CHINA CBM PLAY
China’s Methane Attracting Carbon Credit Traders
James Finch, June 12, 2007 (Seeking Alpha via Yahoo Finance)
WHO
China National Reform and Development Commission [NDRC], US Department of Energy [DOE], Jincheng Anthracite Mining Group, Fortis Bank (Asian carbon market director Shane Spurway)
WHAT
Coalbed methane [CBM] has huge growth potential in China

WHEN
- Pollution problem announced June 12.
- China will overtake the US as an energy consumer and polluter by 2009
WHERE
- China’s largest coal supply: northern Shanxi province
- Jincheng, in Jiangxi province, has CBM
- Also, Guizhou Province, 400 miles northwest of Hong Kong.
WHY
- 62% of China’s cities are polluted; 39 on “BlackList”
- China pollution affecting Korea
- This year’s extreme weather may be related to climate change
- Economic growth requires energy
- DOE says US will need 90 gigawatts over 25 yrs to keep going: 151 coal plants or 100 nuclear plants or 60,000 wind turbines
- China needs more
- 75% of China’s 1.45 trillion kWh of electricity in the first half of 2007 from coal
- China will add electric capacity equal to all of Canada between now and 2050
- China also looking to nuclear but uranium and molybdenum supplies are tight.
- Looking at “clean coal” (carbon capture and geologic sequestration, CCS) and carbon trading
- Coalbed methane (CBM) is cleaner-burning gas for electricity and offers the possibility of carbon credit sales. It “degasifies” the coal mines. And, because methane gas is a worse GHG than CO2, a ton of methane is the carbon market equal to 20 tons of CO2.

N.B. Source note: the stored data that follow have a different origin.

This design comes from an exercise in tuning for small area, a short achievable clock period and few clock cycles per item on the open sky130 flow, not from production work. The RTL was checked by simulation tests, not by an equivalence proof against the original design.

File: design/flow/config.mk
export PLATFORM = sky130hd
export DESIGN_NAME = gf251_encode
export DESIGN_NICKNAME = gf251_encode
export VERILOG_FILES = /design/flow/design.v
export SDC_FILE = /design/flow/constraint.sdc
export NUM_CORES = 4
export LEC_CHECK = 0
export CAP_MARGIN = 20
export CORE_MARGIN = 2
export CORE_UTILIZATION = 40
export PLACE_DENSITY = 0.6
export SLEW_MARGIN = 20
File: design/flow/design.v
module gf251_mul (
    input  wire [10:0] q,
    output wire [7:0]  p
);
    wire [8:0] s = q[10:8] * 3'd5 + q[7:0];           
    assign p = (s >= 9'd251) ? s - 9'd251 : s[7:0];
endmodule
module gf251_encode (
    input  wire         clk,
    input  wire         rst,
    input  wire         start,
    input  wire [3:0]   k,
    input  wire [7:0]   n,
    input  wire [7:0]   r,
    input  wire [111:0] px,         
    output wire         ready,
    output wire         out_valid,
    input  wire         out_ready,
    output wire         out_last,
    output wire         out_err,
    output wire [7:0]   out_m,      
    output wire [7:0]   out_d       
);
    function [7:0] norm8(input [7:0] v);
        begin
            norm8 = (v >= 8'd251) ? v - 8'd251 : v;
        end
    endfunction
    function [8:0] lfold(input [9:0] u);
        begin
            lfold = u[7:0] + u[9:8] * 3'd5;
        end
    endfunction
    function [7:0] canon(input [9:0] u);
        begin
            canon = (u >= 10'd502) ? u - 10'd502 : (u >= 10'd251) ? u - 10'd251 : u[7:0];
        end
    endfunction
    function [8:0] cmul(input [9:0] u, input [2:0] c);
        reg [12:0] v;
        begin
            v = u * c;
            cmul = v[7:0] + v[12:8] * 3'd5;
        end
    endfunction
    reg        rdy;           
    wire       pend = ~rdy;   
    reg [2:0]  pc;            
    reg [15:0] PR;            
    reg [10:0] PQ;            
    reg [7:0]  P [0:13];
    reg [7:0]  R;             
    reg [7:0]  B0;
    reg [3:0]  KK;
    reg [7:0]  NN;
    reg        bad;
    wire       prep_done = (pc == 3'd5);
    wire [15:0] mul_prod = R * ((pc == 3'd1) ? P[0] : P[1]);
    wire [10:0] mul_q    = PR[15:8] * 3'd5 + PR[7:0];           
    wire [7:0]  mul_p;
    gf251_mul u_mul (.q(PQ), .p(mul_p));
    localparam E_IDLE = 3'd0;
    localparam E_CONV = 3'd1;
    localparam E_STEP = 3'd2;
    localparam E_OUT  = 3'd3;
    localparam E_ERR  = 3'd4;
    reg [2:0]  est;
    reg [2:0]  s;
    reg [3:0]  ek;
    reg [7:0]  cnt;           
    reg        is_last;       
    reg [8:0]  F [0:7];       
    reg [8:0]  G [0:7];
    reg        v0, v1;
    reg [7:0]  m0, d0, m1, d1;
    reg        l0, e0, l1, e1;
    wire pop      = v0 & out_ready;
    wire push     = ((est == E_OUT) || (est == E_ERR)) && !v1;
    wire eng_free = (est == E_IDLE) || (push && is_last);
    wire launch   = pend && prep_done && eng_free;
    wire last_s   = ({1'b0, s} == ek - 4'd1);
    wire release_p = (launch && (bad || KK == 4'd3)) || (est == E_CONV && last_s);
    wire estep    = (est == E_STEP) || (est == E_OUT && push);
    wire conv     = (est == E_CONV);
    wire perr     = (est == E_ERR);
    wire [9:0] sumF [0:6];    
    wire [9:0] sumG [0:6];
    genvar t;
    generate
        for (t = 0; t < 7; t = t + 1) begin : g_sum
            assign sumF[t] = {1'b0, F[t]} + {1'b0, F[t+1]};
            assign sumG[t] = {1'b0, G[t]} + {1'b0, G[t+1]};
        end
    endgenerate
    wire [7:0] nextF0 = canon(sumF[0]);
    wire [7:0] nextG0 = canon(sumG[0]);
    wire [3:0] gidx  = launch ? KK : ek + {1'b0, s} - 4'd2;
    wire [2:0] fidx  = launch ? 3'd2 : s;
    wire [7:0] feedF = norm8(P[fidx]);
    wire [7:0] feedG = norm8(P[gidx]);
    assign ready = rdy;
    integer q;
    always @(posedge clk) begin
        if (!pend) begin
            for (q = 0; q < 14; q = q + 1) P[q] <= px[8*q +: 8];
            R  <= r;
            KK <= k;
            NN <= n;
        end else begin
            case (pc)
                3'd0: begin
                    P[0] <= (norm8(P[0]) == 8'd0) ? 8'd1 : norm8(P[0]);
                    P[1] <= (norm8(P[1]) == 8'd0) ? 8'd1 : norm8(P[1]);
                    R    <= 8'd251 - R;
                    bad  <= (KK < 4'd3) || (KK > 4'd8) || (NN < {4'd0, KK}) || (NN > 8'd250);
                end
                3'd1: PR <= mul_prod;
                3'd2: begin
                    PQ <= mul_q;
                    PR <= mul_prod;
                end
                3'd3: begin
                    B0 <= mul_p;
                    PQ <= mul_q;
                end
                3'd4: R  <= mul_p;
                default: ;
            endcase
        end
        if (launch) begin
            F[0] <= {1'b0, feedF};
            F[1] <= {1'b0, P[0]} + {1'b0, P[1]};
            F[2] <= {P[0], 1'b0};
            G[0] <= {1'b0, feedG};
            G[1] <= {1'b0, B0} + {1'b0, R};
            G[2] <= {B0, 1'b0};
            for (q = 3; q < 8; q = q + 1) begin
                F[q] <= 9'd0;
                G[q] <= 9'd0;
            end
        end else if (conv) begin
            F[0] <= {1'b0, feedF};
            G[0] <= {1'b0, feedG};
            F[1] <= {1'b0, nextF0};
            G[1] <= {1'b0, nextG0};
            for (q = 2; q < 8; q = q + 1) begin
                F[q] <= cmul(sumF[q-1], q);
                G[q] <= cmul(sumG[q-1], q);
            end
        end else if (estep) begin
            F[0] <= {1'b0, nextF0};
            G[0] <= {1'b0, nextG0};
            for (q = 1; q < 7; q = q + 1) begin
                F[q] <= lfold(sumF[q]);
                G[q] <= lfold(sumG[q]);
            end
        end
        if (launch) begin
            ek      <= KK;
            cnt     <= NN;
            is_last <= (NN == 8'd1);
            s       <= 3'd3;
        end else begin
            if (conv) s <= s + 3'd1;
            if (push) begin
                cnt     <= cnt - 8'd1;
                is_last <= (cnt == 8'd2);
            end
        end
        if (!v0 || pop) begin
            if (v1) begin
                m0 <= m1; d0 <= d1; l0 <= l1; e0 <= e1;
            end else begin
                m0 <= F[0][7:0]; d0 <= G[0][7:0]; l0 <= is_last | perr; e0 <= perr;
            end
        end
        if (!v1) begin
            m1 <= F[0][7:0]; d1 <= G[0][7:0]; l1 <= is_last | perr; e1 <= perr;
        end
        if (rst) begin
            rdy <= 1'b1;
            pc  <= 3'd0;
            est <= E_IDLE;
            v0  <= 1'b0;
            v1  <= 1'b0;
        end else begin
            if (!pend) begin
                rdy <= ~start;
                pc  <= 3'd0;
            end else begin
                if (!prep_done) pc <= pc + 3'd1;
                if (release_p) rdy <= 1'b1;
            end
            case ({v1, v0})
                2'b00: v0 <= push;
                2'b01: begin
                    if (push && !pop) v1 <= 1'b1;
                    if (!push && pop) v0 <= 1'b0;
                end
                default: if (pop) v1 <= 1'b0;
            endcase
            if (launch) begin
                est <= bad ? E_ERR : (KK == 4'd3) ? E_STEP : E_CONV;
            end else begin
                case (est)
                    E_CONV: if (last_s) est <= E_STEP;
                    E_STEP: est <= E_OUT;
                    E_OUT:  if (push && is_last) est <= E_IDLE;
                    E_ERR:  if (push) est <= E_IDLE;
                    default: est <= E_IDLE;
                endcase
            end
        end
    end
    assign out_valid = v0;
    assign out_last  = l0;
    assign out_err   = e0;
    assign out_m     = m0;
    assign out_d     = d0;
endmodule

- Guizhou province: 100 million square meters of CBM in 2007

QUOTES
- Spurway: “Methane will probably be one of the most popular projects in the next three to four years…”
- US EPA: "Guizhou province has the largest coal reserve in southern China as well as rich CBM resources. The CBM reserve in Guizhou is 3.1KB m3, accounting for 22 percent of the total in China…The CBM resources in Guizhou are not only rich but of high quality as well, with the CBM reserve 29KB m3 in the methane-rich areas of over 8 m3 methane per ton coal, accounting for 94 percent of the total amount of local CBM resources.”
- Finch: “…through 2012, China’s coal mines and the methane contained in those mines is more likely to a major energy driver in attracting foreign capital [than nuclear]…[carbon trading credits] are attracting foreign investment, bringing the country new technologies and gifting the Chinese government billions of dollars for trying to reduce their air pollution.